[YOUR GOAL] In exact form, please repeat the records from their opening line down to the line with "buffers and inverters | 131 | 1526 | 1.16", including that line.

[SOURCE RECORDS]
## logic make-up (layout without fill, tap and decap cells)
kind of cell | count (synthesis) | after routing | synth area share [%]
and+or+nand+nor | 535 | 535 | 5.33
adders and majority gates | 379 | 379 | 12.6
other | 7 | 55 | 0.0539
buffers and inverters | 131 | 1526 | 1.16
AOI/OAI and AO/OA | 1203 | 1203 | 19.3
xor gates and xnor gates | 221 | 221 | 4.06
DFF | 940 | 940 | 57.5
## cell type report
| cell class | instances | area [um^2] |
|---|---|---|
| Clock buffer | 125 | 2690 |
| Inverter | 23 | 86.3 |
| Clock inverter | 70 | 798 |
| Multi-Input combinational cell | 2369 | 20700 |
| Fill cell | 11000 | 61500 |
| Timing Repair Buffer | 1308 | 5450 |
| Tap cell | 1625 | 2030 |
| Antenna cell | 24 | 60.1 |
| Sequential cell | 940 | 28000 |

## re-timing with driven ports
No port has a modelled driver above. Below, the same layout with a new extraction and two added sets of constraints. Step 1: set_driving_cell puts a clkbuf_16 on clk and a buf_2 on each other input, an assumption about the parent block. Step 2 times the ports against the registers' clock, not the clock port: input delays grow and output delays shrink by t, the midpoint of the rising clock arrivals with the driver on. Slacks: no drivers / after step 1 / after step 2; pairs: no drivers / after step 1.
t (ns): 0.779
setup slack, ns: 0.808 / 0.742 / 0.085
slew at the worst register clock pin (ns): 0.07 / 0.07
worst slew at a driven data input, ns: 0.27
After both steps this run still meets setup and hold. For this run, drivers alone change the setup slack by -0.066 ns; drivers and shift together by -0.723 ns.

[OUTPUT FOR THIS TASK]
## logic make-up (layout without fill, tap and decap cells)
kind of cell | count (synthesis) | after routing | synth area share [%]
and+or+nand+nor | 535 | 535 | 5.33
adders and majority gates | 379 | 379 | 12.6
other | 7 | 55 | 0.0539
buffers and inverters | 131 | 1526 | 1.16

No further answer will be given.